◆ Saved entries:
»»
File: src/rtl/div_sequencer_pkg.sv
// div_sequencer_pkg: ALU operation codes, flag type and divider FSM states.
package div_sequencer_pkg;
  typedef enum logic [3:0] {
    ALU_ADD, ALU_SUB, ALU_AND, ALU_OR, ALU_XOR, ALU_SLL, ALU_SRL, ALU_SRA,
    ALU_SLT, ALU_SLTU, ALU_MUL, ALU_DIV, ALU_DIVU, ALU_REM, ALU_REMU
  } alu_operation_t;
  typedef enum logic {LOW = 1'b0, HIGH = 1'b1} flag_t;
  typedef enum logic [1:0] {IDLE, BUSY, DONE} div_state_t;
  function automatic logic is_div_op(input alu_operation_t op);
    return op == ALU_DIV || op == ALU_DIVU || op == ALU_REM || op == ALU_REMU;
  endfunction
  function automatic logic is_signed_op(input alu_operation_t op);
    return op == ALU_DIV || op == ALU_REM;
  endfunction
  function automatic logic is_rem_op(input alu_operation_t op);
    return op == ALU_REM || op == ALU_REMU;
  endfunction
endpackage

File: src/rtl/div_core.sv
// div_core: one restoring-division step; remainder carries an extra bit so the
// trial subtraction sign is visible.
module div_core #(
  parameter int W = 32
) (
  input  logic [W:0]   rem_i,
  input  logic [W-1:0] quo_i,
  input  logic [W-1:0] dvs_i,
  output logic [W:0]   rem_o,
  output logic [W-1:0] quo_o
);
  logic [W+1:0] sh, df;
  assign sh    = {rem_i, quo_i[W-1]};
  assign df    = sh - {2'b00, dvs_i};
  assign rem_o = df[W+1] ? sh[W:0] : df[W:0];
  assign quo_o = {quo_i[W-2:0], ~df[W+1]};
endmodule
««
»»
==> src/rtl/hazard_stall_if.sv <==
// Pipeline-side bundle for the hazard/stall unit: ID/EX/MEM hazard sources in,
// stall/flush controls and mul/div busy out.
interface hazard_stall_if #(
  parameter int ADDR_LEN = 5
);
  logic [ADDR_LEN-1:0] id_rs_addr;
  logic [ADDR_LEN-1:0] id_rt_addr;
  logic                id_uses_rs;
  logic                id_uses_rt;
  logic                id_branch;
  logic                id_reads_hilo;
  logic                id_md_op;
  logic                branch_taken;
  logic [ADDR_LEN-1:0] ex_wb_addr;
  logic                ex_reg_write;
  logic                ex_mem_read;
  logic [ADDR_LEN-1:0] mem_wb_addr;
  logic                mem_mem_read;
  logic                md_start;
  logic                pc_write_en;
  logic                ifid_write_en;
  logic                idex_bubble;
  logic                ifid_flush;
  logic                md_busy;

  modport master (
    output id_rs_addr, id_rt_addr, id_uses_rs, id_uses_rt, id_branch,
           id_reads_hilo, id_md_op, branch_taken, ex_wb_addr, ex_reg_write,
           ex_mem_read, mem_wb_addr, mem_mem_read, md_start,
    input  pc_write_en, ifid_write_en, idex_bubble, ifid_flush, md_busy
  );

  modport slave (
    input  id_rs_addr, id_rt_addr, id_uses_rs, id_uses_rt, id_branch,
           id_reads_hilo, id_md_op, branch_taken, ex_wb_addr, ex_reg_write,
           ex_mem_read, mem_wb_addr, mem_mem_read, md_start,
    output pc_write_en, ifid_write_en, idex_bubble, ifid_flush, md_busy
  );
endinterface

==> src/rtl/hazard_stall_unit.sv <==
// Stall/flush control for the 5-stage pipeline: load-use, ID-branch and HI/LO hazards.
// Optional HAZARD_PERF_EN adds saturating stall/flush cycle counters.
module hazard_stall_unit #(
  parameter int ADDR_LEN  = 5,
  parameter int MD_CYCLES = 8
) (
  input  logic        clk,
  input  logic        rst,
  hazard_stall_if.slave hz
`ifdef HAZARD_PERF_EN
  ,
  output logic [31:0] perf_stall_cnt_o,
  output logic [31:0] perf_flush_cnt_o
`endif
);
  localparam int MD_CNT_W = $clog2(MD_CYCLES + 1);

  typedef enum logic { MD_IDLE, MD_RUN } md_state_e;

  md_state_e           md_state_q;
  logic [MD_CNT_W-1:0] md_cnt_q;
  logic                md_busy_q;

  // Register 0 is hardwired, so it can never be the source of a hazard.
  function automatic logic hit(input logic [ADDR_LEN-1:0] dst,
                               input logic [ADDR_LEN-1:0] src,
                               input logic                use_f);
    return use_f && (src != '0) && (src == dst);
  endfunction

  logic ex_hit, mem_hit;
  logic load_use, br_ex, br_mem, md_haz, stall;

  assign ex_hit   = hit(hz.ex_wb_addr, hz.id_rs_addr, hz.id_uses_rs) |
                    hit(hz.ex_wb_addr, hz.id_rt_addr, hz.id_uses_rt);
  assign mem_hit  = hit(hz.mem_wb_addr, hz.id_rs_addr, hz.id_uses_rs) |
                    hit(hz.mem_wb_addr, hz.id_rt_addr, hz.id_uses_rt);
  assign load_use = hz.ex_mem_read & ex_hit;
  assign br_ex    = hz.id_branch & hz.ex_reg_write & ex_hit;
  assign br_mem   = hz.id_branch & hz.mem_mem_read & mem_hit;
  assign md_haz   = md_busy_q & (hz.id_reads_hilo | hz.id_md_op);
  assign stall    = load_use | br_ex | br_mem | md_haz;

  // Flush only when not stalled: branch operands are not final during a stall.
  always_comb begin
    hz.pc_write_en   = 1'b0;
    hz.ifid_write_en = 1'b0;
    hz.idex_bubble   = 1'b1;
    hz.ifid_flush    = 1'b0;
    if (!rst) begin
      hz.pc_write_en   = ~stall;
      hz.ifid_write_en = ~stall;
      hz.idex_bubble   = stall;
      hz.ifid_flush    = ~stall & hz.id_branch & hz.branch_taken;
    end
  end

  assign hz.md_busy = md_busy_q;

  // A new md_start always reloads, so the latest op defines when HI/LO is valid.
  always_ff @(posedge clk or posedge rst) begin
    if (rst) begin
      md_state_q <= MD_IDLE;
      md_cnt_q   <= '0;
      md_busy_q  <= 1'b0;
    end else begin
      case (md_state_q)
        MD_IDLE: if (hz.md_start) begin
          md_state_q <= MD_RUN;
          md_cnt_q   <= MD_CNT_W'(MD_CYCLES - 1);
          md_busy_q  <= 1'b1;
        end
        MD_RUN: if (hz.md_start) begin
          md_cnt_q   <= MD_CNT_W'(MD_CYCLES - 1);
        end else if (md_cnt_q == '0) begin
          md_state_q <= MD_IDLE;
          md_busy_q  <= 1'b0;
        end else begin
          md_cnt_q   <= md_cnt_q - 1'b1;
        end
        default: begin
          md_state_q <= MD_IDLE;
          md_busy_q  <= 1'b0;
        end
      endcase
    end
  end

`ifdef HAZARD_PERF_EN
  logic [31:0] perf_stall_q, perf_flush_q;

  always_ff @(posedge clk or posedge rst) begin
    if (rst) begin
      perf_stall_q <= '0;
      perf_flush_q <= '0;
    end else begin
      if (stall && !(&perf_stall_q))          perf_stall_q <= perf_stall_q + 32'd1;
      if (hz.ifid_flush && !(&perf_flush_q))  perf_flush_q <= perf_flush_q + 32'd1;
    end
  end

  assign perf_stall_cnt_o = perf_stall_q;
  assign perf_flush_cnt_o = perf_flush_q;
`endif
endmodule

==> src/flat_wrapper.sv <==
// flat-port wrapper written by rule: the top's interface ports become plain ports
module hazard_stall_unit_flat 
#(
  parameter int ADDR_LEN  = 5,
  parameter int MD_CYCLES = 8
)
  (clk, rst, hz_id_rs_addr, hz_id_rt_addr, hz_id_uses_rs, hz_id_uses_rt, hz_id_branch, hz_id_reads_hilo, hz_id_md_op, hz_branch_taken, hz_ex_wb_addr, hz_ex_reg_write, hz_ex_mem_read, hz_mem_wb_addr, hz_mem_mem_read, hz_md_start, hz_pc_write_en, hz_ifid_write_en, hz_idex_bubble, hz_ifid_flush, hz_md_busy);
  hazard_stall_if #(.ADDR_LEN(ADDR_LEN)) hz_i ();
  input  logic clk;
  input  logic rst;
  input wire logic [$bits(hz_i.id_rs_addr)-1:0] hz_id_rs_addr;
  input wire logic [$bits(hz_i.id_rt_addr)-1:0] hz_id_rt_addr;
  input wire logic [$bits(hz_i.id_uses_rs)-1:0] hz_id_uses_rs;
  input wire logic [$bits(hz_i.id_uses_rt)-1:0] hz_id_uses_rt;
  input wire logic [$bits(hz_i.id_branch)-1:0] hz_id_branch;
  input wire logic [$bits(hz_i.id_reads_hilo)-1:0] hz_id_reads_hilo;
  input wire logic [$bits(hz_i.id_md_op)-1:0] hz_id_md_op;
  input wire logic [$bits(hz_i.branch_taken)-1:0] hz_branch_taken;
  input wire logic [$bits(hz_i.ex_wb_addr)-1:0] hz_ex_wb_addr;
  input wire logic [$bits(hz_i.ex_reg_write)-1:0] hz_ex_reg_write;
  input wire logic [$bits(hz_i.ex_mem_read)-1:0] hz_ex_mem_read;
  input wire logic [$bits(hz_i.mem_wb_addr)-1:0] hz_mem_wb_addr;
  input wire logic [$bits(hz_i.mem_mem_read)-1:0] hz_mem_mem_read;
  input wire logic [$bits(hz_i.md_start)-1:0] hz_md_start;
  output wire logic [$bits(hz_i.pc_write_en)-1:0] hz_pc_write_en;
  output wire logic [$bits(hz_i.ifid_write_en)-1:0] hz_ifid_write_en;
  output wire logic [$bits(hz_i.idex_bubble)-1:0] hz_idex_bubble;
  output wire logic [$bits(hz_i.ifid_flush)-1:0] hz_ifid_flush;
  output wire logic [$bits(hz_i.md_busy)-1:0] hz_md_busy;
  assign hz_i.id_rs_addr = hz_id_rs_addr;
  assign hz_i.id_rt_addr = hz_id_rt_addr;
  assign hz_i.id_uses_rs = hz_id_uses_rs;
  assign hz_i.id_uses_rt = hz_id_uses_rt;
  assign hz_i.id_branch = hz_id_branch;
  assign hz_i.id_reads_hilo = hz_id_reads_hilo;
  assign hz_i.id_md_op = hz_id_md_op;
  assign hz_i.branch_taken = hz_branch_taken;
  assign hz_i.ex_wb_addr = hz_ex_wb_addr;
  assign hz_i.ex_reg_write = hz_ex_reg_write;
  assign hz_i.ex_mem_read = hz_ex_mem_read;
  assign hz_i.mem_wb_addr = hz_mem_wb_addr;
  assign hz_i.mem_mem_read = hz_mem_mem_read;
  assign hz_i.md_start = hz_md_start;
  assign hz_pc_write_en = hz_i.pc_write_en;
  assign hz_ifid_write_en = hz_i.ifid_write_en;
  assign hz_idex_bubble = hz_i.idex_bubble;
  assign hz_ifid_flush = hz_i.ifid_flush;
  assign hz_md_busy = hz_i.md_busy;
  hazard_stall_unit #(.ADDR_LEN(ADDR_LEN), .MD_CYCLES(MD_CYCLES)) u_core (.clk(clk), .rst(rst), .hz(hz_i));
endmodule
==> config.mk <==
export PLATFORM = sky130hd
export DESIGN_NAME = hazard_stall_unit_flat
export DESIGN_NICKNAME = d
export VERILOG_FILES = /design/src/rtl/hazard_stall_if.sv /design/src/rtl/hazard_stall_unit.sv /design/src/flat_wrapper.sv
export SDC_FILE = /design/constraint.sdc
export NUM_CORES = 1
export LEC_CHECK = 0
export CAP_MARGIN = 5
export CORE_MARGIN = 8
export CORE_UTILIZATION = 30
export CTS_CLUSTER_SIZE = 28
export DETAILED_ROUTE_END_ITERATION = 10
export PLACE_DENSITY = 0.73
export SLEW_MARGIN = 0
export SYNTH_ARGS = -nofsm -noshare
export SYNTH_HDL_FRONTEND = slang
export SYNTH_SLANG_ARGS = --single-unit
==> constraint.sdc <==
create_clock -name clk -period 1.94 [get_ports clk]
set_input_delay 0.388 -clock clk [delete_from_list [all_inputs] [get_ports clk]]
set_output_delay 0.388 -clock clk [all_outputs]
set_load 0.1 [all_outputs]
««
◆ ASSIGNED TASK:
Filter the data above, keeping only lines that include the string "enum".

◆ TASK OUTPUT:
  typedef enum logic [3:0] {
  typedef enum logic {LOW = 1'b0, HIGH = 1'b1} flag_t;
  typedef enum logic [1:0] {IDLE, BUSY, DONE} div_state_t;
  typedef enum logic { MD_IDLE, MD_RUN } md_state_e;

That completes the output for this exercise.